Team:AQA Unesp/Demonstrate

iGEM AQA_Unesp


When thinking about our genetic system and the controlling/producing design, one of the most important variables of our project is how long our chassis can live in the intestine and how it could behave when coexisting with a type 1 diabetic’s microbiome. Thinking of that, our team decided to simulate a in vitro intestinal environment inoculated with type 1 diabetic’s microbiome, based on the SHIME system, described by DUQUE and collaborators [1]. We chose to simulate the intestine first part, the ascendent colon, by making a 24 hour batch in a 1L stirred tank reactor at 500 mL Carbohydrate-based medium (3 g/L starch, 2 g/L pectin, 4 g/L type III mucin from porcine stomach, 1 g/L xylan , 1 g/L peptone , 1 g/L arabinogalactan, 0.4 g/L of glucose, 3 g/L yeast extract and 0.5 g/L L-cysteine) with 16 hours stabilized microbiota from a person who suffers from type 1 diabetes. The sample collection and fecal inoculum was prepared by one of our advisors, Prof. Katia Savieri, who has expertise in in vitro microbiota simulation. Stabilization of the microbiota in the bioreactor was achieved by pH control in the range 6.5 to 6.7 over a period of 24h.
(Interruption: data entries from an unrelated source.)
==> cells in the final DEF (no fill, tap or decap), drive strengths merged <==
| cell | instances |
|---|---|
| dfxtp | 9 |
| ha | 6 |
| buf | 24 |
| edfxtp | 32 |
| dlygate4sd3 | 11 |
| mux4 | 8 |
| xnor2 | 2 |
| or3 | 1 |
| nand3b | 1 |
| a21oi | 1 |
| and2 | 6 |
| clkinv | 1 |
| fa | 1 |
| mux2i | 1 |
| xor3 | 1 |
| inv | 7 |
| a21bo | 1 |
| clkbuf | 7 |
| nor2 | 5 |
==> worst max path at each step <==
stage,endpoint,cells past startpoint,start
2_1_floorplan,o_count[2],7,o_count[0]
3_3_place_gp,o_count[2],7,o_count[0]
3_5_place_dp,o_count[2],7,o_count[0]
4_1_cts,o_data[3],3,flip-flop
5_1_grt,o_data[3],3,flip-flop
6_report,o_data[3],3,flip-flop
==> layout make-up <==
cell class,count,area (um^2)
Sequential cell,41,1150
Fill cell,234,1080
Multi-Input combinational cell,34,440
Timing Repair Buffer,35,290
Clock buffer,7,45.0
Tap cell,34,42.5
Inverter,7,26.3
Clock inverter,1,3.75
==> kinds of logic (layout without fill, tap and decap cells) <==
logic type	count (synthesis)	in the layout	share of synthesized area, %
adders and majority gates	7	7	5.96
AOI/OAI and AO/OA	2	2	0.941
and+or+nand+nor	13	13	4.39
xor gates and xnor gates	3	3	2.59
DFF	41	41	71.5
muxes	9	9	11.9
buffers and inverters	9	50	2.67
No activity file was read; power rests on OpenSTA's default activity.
Once the simulated microbiome environment was stabilized, we added a genetically modified Bacillus subtilis producing GFP in the bioreactor. The ability of Bacillus subtilis to compete with the established microbiota and to colonize this environment was analysed by following the GFP fluorescence. To make sure we would just take fluorescence from GFP produced by our probiotic, we also measured the microbiota fluorescence background and subtracted it from our measurements. As shown in figure 1, we first detected a high fluorescence signal (0-2 hours) caused by cell inoculum high concentration. Then, B. subtilis went through an adapting phase, suffering with competition (2-6 hours).

Figure 1. Bacillus subtilis ΔFluorescence (A.U.) values in the first 6 hours (left) and after 6 hours (right) in a 12 hour batch at carbohydrate-based medium (pH 6,5 - 6,8).
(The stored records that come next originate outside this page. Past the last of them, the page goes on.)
### src/rtl/triangle_face_normal_shade_unit_assert.svh
// Assertion macros shared by the shading unit RTL
`ifndef TRIANGLE_FACE_NORMAL_SHADE_UNIT_ASSERT_SVH
`define TRIANGLE_FACE_NORMAL_SHADE_UNIT_ASSERT_SVH
// Check that a condition holds at every clock edge outside reset.
`define TFN_ASSERT(label, cond, msg) \
    label: assert property (@(posedge i_clk) disable iff (!i_rst_n) (cond)) else $error(msg);
// Check that an antecedent implies a consequent on the next edge.
`define TFN_ASSERT_NEXT(label, ante, cons, msg) \
    label: assert property (@(posedge i_clk) disable iff (!i_rst_n) (ante) |=> (cons)) \
        else $error(msg);
`endif

### src/rtl/tfns_ram.sv
// ----------------------------------------------------------------------------
// tfns_ram
// Generic one-write, one-read RAM with registered read data.
// ----------------------------------------------------------------------------
module tfns_ram #(
    parameter int WIDTH = 8,
    parameter int DEPTH = 4
) (
    input  logic                     i_clk,
    input  logic                     i_we,
    input  logic [$clog2(DEPTH)-1:0] i_waddr,
    input  logic [WIDTH-1:0]         i_wdata,
    input  logic [$clog2(DEPTH)-1:0] i_raddr,
    output logic [WIDTH-1:0]         o_rdata
);
    logic [WIDTH-1:0] r_mem [DEPTH];

    always_ff @(posedge i_clk) begin
        if (i_we) begin
            r_mem[i_waddr] <= i_wdata;
        end
        o_rdata <= r_mem[i_raddr];
    end
endmodule

### config.mk
export PLATFORM = sky130hd
export DESIGN_NAME = tfns_ram
export DESIGN_NICKNAME = d
export VERILOG_FILES = /design/src/rtl/triangle_face_normal_shade_unit_assert.svh /design/src/rtl/tfns_ram.sv
export SDC_FILE = /design/constraint.sdc
export NUM_CORES = 1
export LEC_CHECK = 0
export BUFFER_PORTS_ARGS = -buffer_cell sky130_fd_sc_hd__buf_2
export CELL_PAD_IN_SITES_DETAIL_PLACEMENT = 2
export CELL_PAD_IN_SITES_GLOBAL_PLACEMENT = 2
export CORE_MARGIN = 1.5
export CORE_UTILIZATION = 30
export DETAILED_ROUTE_END_ITERATION = 7
export PLACE_DENSITY = 0.63
export SYNTH_ARGS = -nofsm -noshare
export SYNTH_HDL_FRONTEND = slang
export SYNTH_SLANG_ARGS = --single-unit
### constraint.sdc
create_clock -name i_clk -period 1.15 [get_ports i_clk]
set_input_delay 0.115 -clock i_clk [delete_from_list [all_inputs] [get_ports i_clk]]
set_output_delay 0.115 -clock i_clk [all_outputs]
set_load 0.01 [all_outputs]
# After elaboration in Yosys (flattened, before gate mapping)

Memory sizes are Yosys's and may differ from the RTL's. A register that Yosys moved wholly into a read port is not among the register bits.
Index checks and enable logic that the tools add are counted.

Add/sub/neg operators: 0
Multiply operators: 0
Divide/modulo/power cells: 0
Magnitude comparators: 0
Equality and inequality tests: 0
Shifts and indexed selects: 0
Multiplexer cells: 2
Bitwise operators: 0
Reduce and logical (&&, ||, !) cells: 0

Operators with widths:

| cell              | count |
|---|---|
| two-way mux 1 bit | 2 |

Flip-flop bits (word level): 0
Bits in latches: 0
Memory bits (writable): 32
Bits in read-only memories: 0
Logic and storage cells: 3
Memories kept: 1

Memories:

| memory | depth | width | rd ports | clocked after Yosys merged registers in | wr ports | RTL line       | source |
|---|---|---|---|---|---|---|---|
| r_mem  | 4     | 8     | 1        | 1                                       | 1        | tfns_ram.sv:16 | `logic [WIDTH-1:0] r_mem [DEPTH];` |

# Longest topological paths before layout

Gate-level depths: netlist of the first run.

Depth after elaboration: 2
Depth in mapped cells: 2

# Least setup slack after synthesis of the first run

OpenSTA, ideal clock, no wires.

Kind: input port to flip-flop
Start point: in i_waddr[0]
End point: mem r_mem[0][0] (enable)
Data arrival time: 0.794 ns
Data required time: 0.765 ns
Setup slack: -0.029 ns
Cell stages on the path: 1
Path buffers: 0
Path through: nor3b_1

RTL lines:

| item        | RTL line       | source |
|---|---|---|
| from (decl) | tfns_ram.sv:11 | `input logic [$clog2(DEPTH)-1:0] i_waddr,` |
| to (decl)   | tfns_ram.sv:16 |  |

Straight into the memory's write port.

# Worst setup path after layout of the first run

Start point: mem r_mem[3][7]
End point: reg o_rdata[7], read port of r_mem

RTL lines:

| item      | RTL line       | source |
|---|---|---|
| to (decl) | tfns_ram.sv:14 | `output logic [WIDTH-1:0] o_rdata` |

No word-level cell between the ends.

==> impl_metrics.env, run 1 <==
export IMPL_n_fill_cell=419
export IMPL_clockPowerShare_pct=33.2
export IMPL_hold_end="r_mem[0][7]$_DFFE_PP_"
export IMPL_diodes=0
export IMPL_final_cell_mix="edfxtp_1, buf_2, mux4_2, dfxtp_1, clkbuf_8"
export IMPL_hpwl_um=1680
export IMPL_ys_ff_latch=40
export IMPL_skew_ns=0.00463
export IMPL_p_sw_mw=0.593
export IMPL_syn_avg_cell_area_um2=25.0
export IMPL_antenna_left=0
export IMPL_maxCapViolCount=0
export IMPL_crit_path_max_fanout=1
export IMPL_pin_count=22
export IMPL_synthCells=54
export IMPL_slew_viol_final=0
export IMPL_fmax_ghz=1.02
export IMPL_detail_route_wl_per_cell_um=17.2
export IMPL_synth_mux_area_share_pct=13.4
export IMPL_crit_family="multiplexers"
export IMPL_avgViaCountPerCell=4.50
export IMPL_leakagePower_nw=0.579
export IMPL_root_buffer="clkbuf_8"
export IMPL_io_buffers=21
export IMPL_vias=616
export IMPL_drc_errors=0
export IMPL_seq_area_frac_synth_pct=83.1
export IMPL_p_comb_share_pct=6.3
export IMPL_grt_pass1_vias=711
export IMPL_regArea_um2=1120
export IMPL_cts_buffers=5
export IMPL_stdcell_count=137
export IMPL_cpMaxStageDelayCell="mux4_2"
export IMPL_layout_drive_gt1_share_pct=49.4
export IMPL_yosys_warnings=0
export IMPL_timing_rr_end="o_rdata[7]$_DFF_P_"
export IMPL_worstSetupStartpointType="register"
export IMPL_fin_total_pwr_mw=2.76
export IMPL_synthAdderAreaFrac_pct=0
export IMPL_max_stage_delay_ns=0.48
export IMPL_fin_area_um2=1630
export IMPL_synth_net_count=68
export IMPL_gp_congestion=0.601
export IMPL_worstPathRequired_ns=1.32
export IMPL_holdPathStages=1
export IMPL_p_seq_share_pct=60.6
export IMPL_cts_tree="yes"
export IMPL_start_util_pct=31.0
export IMPL_tightestPinTransition_ns=0.308
export IMPL_ir_drop_mv=0.565
export IMPL_core_um2=4350
export IMPL_cp_cell_sequence="mux4_2"
export IMPL_grt_start_max_net_pins=15
export IMPL_fp_row_count=24
export IMPL_multiInputGateArea_um2=216
export IMPL_finalWirelength_um=2360
export IMPL_min_path_type="in -> reg"
export IMPL_p_int_mw=2.16
export IMPL_die_h_um=70.1
export IMPL_clk_pin_slew_ns=0.08
export IMPL_grt_ovfl_total=0
export IMPL_end_kind="register"
export IMPL_layout_commonest_cell="edfxtp_1"
export IMPL_holdBufCountCts=0
export IMPL_syn_to_final_growth_pct=20.9
export IMPL_period_needed_ns=0.980
export IMPL_r2r_start="r_mem[3][7]$_DFFE_PP_"
export IMPL_fin_tns_setup_ns=0
export IMPL_placedCellCount=129
export IMPL_finalHoldViolations=0
export IMPL_syn_area_um2=1350
export IMPL_cts_resized=0
export IMPL_r2r_cells=1
export IMPL_switching_share_pct=21.5
export IMPL_grt_total_usage_pct=10.5
export IMPL_die_w_um=70.1
export IMPL_clock_latency_ns=0.29
export IMPL_worst_slack_ns=0.170
export IMPL_post_dp_cell_area_um2=1540
export IMPL_arrival_ns=1.15
export IMPL_synth_xor_area_share_pct=0
export IMPL_dp_slack_ns=0.0407
export IMPL_rsz0062_at_grt="no"
export IMPL_antenna_found_initial=0
export IMPL_dieArea_um2=4910
export IMPL_powerDensity_nw_per_um2=1690
export IMPL_grt_pass1_wl_um=3690
export IMPL_setup_violations=0
export IMPL_synth_compound_area_share_pct=0
export IMPL_critical_path_buf_inv_count=0
export IMPL_netlist_cell_type_count=8
export IMPL_synth_top_family_by_area="multiplexers"
export IMPL_dr_pass1_iters=2
export IMPL_cts_setup_buffers=0
export IMPL_nets=98
export IMPL_cts_sinks=40
export IMPL_hp_start="i_wdata[7]"
export IMPL_slew_headroom_pct=79.5
export IMPL_clockBufferDepth=2
export IMPL_rrSetupSlack_ns=0.17
export IMPL_outcome="completed"
export IMPL_cts_max_level=2
export IMPL_worstSetupPathType="reg -> reg"
export IMPL_drt_iter0_markers=29
export IMPL_min_period_over_period_pct=85.2
export IMPL_synthSimpleGateAreaFrac_pct=2.32
-- Yosys cell counts --
master / n / area [um^2]
buf_6: 1 / 11.3
and3_1: 1 / 6.26
dfxtp_1: 8 / 160
edfxtp_1: 32 / 961
nor3b_1: 1 / 7.51
clkbuf_2: 1 / 5.00
mux4_2: 8 / 180
and3b_1: 2 / 17.5
-- cell families after synthesis --
kind of cell | Yosys count
flip-flops | 40
AND/OR/NAND/NOR | 4
multiplexers | 8
buffers and inverters | 2
-- flip-flops by register name, summed over array words and instances (netlist names) --
signal / flops
r_mem: 32
o_rdata: 8
-- worst max-delay path by stage --
stage                                from                  to  slack, ns  cells past startpoint
finish              r_mem[3][7]$_DFFE_PP_  o_rdata[7]$_DFF_P_       0.17                      1
global route        r_mem[3][4]$_DFFE_PP_  o_rdata[4]$_DFF_P_       0.15                      1
CTS                 r_mem[3][7]$_DFFE_PP_  o_rdata[7]$_DFF_P_       0.16                      1
detailed placement             i_raddr[0]  o_rdata[1]$_DFF_P_       0.04                      2
global placement               i_raddr[0]  o_rdata[0]$_DFF_P_       0.05                      2
floorplan           r_mem[3][0]$_DFFE_PP_  o_rdata[0]$_DFF_P_       0.24                      1
-- metal layers --
| metal | up-vias | track usage [%] | share of wire (%) |
|---|---|---|---|
| li1 | 281 | - | - |
| met1 | 311 | 13.1 | 43 |
| met2 | 19 | 17.0 | 51 |
| met3 | 5 | 2.74 | 4.5 |
| met4 | 0 | 5.13 | 1.9 |
| met5 | - | 0 | 0 |
-- final cells by class --
type                            count  share of cell area [%]
Clock inverter                      3                    1.46
Timing Repair Buffer               25                    8.29
Clock buffer                        5                    4.22
Sequential cell                    40                    68.8
Tap cell                           52                    3.99
Multi-Input combinational cell     12                    13.3
-- per-stage QoR --
stage	util, %	hold WS [ns]
final	37.4	0.0433
after global routing	37.4	0.0405
after CTS	37.4	0.0361
after detailed placement	35.3	0.337
after global placement	35.3	0.327
after floorplan	-	0.214
-- power by group through the flow --
stage	clock network (mW)	registers [mW]	logic, mW
floorplan	0	1.71	0.0752
global placement	0	1.70	0.169
detailed placement	0	1.70	0.178
CTS	0.951	1.67	0.178
global route	0.991	1.68	0.188
finish	0.914	1.67	0.173
(Power assumes the default switching activity.)
==> run 2: changes to the inputs <==
==> constraint.sdc (replaced) <==
create_clock -name i_clk -period 1.15 [get_ports i_clk]
set_input_delay 0.23 -clock i_clk [delete_from_list [all_inputs] [get_ports i_clk]]
set_output_delay 0.23 -clock i_clk [all_outputs]
set_load 0.01 [all_outputs]
==> impl_metrics.env, run 2 (synthesis gave the netlist of run 1 again) <==
export IMPL_leakagePower_nw=0.625
export IMPL_cts_buffers=5
export IMPL_dr_pass1_iters=4
export IMPL_worstPathRequired_ns=1.32
export IMPL_cts_max_level=2
export IMPL_setup_violations=0
export IMPL_hpwl_um=1760
export IMPL_timing_rr_end="o_rdata[7]$_DFF_P_"
export IMPL_cts_resized=0
export IMPL_post_dp_cell_area_um2=1590
export IMPL_largest_registers="r_mem: 32 flops, o_rdata: 8 flops"
export IMPL_cts_setup_buffers=0
export IMPL_worst_path_stages=1
export IMPL_ir_drop_mv=0.560
export IMPL_powerDensity_nw_per_um2=1750
export IMPL_avgViaCountPerCell=4.61
export IMPL_antenna_found_initial=0
export IMPL_clk_pin_slew_ns=0.08
export IMPL_crit_path_max_fanout=1
export IMPL_slew_viol_final=0
export IMPL_fin_tns_setup_ns=0
export IMPL_clock_latency_ns=0.29
export IMPL_antenna_left=0
export IMPL_cts_tree="yes"
export IMPL_arrival_ns=1.15
export IMPL_r2r_start="r_mem[2][7]$_DFFE_PP_"
export IMPL_finalWirelength_um=2400
export IMPL_fp_row_count=24
export IMPL_fmax_ghz=1.02
export IMPL_crit_family="multiplexers"
export IMPL_gp_congestion=0.641
export IMPL_cts_sinks=40
export IMPL_tightestPinTransition_ns=0.214
export IMPL_root_buffer="clkbuf_8"
export IMPL_clockBufferDepth=2
export IMPL_dieArea_um2=4910
export IMPL_fin_total_pwr_mw=2.97
export IMPL_final_cell_mix="edfxtp_1, buf_2, mux4_2, dfxtp_1, buf_4"
export IMPL_grt_total_usage_pct=11.4
export IMPL_top_register="r_mem"
export IMPL_io_buffers=21
export IMPL_grt_pass1_wl_um=3880
export IMPL_rrSetupSlack_ns=0.17
export IMPL_hold_end="r_mem[2][1]$_DFFE_PP_"
export IMPL_cpMaxStageDelayCell="mux4_2"
export IMPL_hp_start="i_wdata[1]"
export IMPL_pin_count=22
export IMPL_die_h_um=70.1
export IMPL_drc_errors=0
export IMPL_worstSetupStartpointType="register"
export IMPL_die_w_um=70.1
export IMPL_outcome="completed"
export IMPL_diodes=0
export IMPL_nets=103
export IMPL_critical_path_buf_inv_count=0
export IMPL_detail_route_wl_per_cell_um=16.9
export IMPL_grt_ovfl_total=0
export IMPL_rsz0062_at_grt="no"
export IMPL_largest_reg_flops=32
export IMPL_start_util_pct=31.0
export IMPL_end_kind="register"
export IMPL_grt_start_max_net_pins=13
export IMPL_drt_iter0_markers=46
export IMPL_max_stage_delay_ns=0.47
export IMPL_holdBufCountCts=0
export IMPL_slew_headroom_pct=85.7
export IMPL_cp_cell_sequence="mux4_2"
export IMPL_r2r_cells=1
export IMPL_min_period_over_period_pct=85.5
export IMPL_fin_area_um2=1700
export IMPL_layout_drive_gt1_share_pct=51.1
export IMPL_grt_pass1_vias=743
export IMPL_holdPathStages=1
export IMPL_core_um2=4350
export IMPL_worstSetupPathType="reg -> reg"
export IMPL_vias=655
export IMPL_period_needed_ns=0.983
export IMPL_maxCapViolCount=0
export IMPL_layout_commonest_cell="edfxtp_1"
export IMPL_syn_to_final_growth_pct=25.7
export IMPL_min_path_type="in -> reg"
export IMPL_finalHoldViolations=0
export IMPL_skew_ns=0.00509
run 2: area by class of cell:
| type | instances | area, um^2 |
|---|---|---|
| timing repair buffer | 30 | 185 |
| multi-input combinational | 12 | 216 |
| sequential | 40 | 1120 |
| clock inverter | 2 | 35.0 |
| fill | 416 | 2660 |
| clock buffer | 6 | 72.6 |
| tap | 52 | 65.1 |
run 2: per-layer routing:
| layer | vias to the layer above | track usage (%) | wire, um |
|---|---|---|---|
| li1 | 291 | - | - |
| met1 | 335 | 13.7 | 1030 |
| met2 | 22 | 17.5 | 1180 |
| met3 | 7 | 5.05 | 144 |
| met4 | 0 | 5.77 | 55 |
| met5 | - | 0 | 0 |
run 2: worst max path at each step:
stage                          startpoint                     to  slack [ns]
detailed placement             i_raddr[0]     o_rdata[7]$_DFF_P_        0.02
CTS                 r_mem[2][7]$_DFFE_PP_     o_rdata[7]$_DFF_P_        0.14
global placement               i_raddr[0]     o_rdata[0]$_DFF_P_        0.04
global route        r_mem[2][5]$_DFFE_PP_     o_rdata[5]$_DFF_P_        0.14
floorplan                      i_waddr[0]  r_mem[0][0]$_DFFE_PP_        0.13
finish              r_mem[2][7]$_DFFE_PP_     o_rdata[7]$_DFF_P_        0.17
run 2: power breakdown:
group	leakage [nW]	switching [mW]	internal [mW]	total, mW
Sequential	0.361	0.0196	1.65	1.67
Combinational	0.208	0.0903	0.0996	0.190
Clock	0.0552	0.471	0.643	1.11
Total	0.625	0.581	2.39	2.97
run 2: per-stage QoR:
| stage | std cells | hold WS [ns] | utilization (%) | setup WS [ns] |
|---|---|---|---|---|
| floorplan | 54 | 0.329 | - | 0.133 |
| global placement | 134 | 0.441 | 36.5 | 0.0382 |
| detailed placement | 134 | 0.457 | 36.5 | 0.0245 |
| CTS | 142 | 0.147 | 38.9 | 0.142 |
| global route | 142 | 0.140 | 38.9 | 0.137 |
| finish | 142 | 0.151 | 38.9 | 0.167 |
But finally, after 6 hours, B. subtilis grew again, showing a srfA promoter controlled GFP production over time similar to that observed in the pure culture (see figure 6 in results section). By the GFP production pattern we can assume our probiotic chassis Bacillus subtilis is capable of surviving and adapting to the intestine environment of a type 1 diabetic person for at least 12 hours.

[1] DUQUE, Ana Luiza Rocha Faria et al. An exploratory study on the influence of orange juice on gut microbiota using a dynamic colonic model. Food Research International, v. 84, p. 160-169, 2016.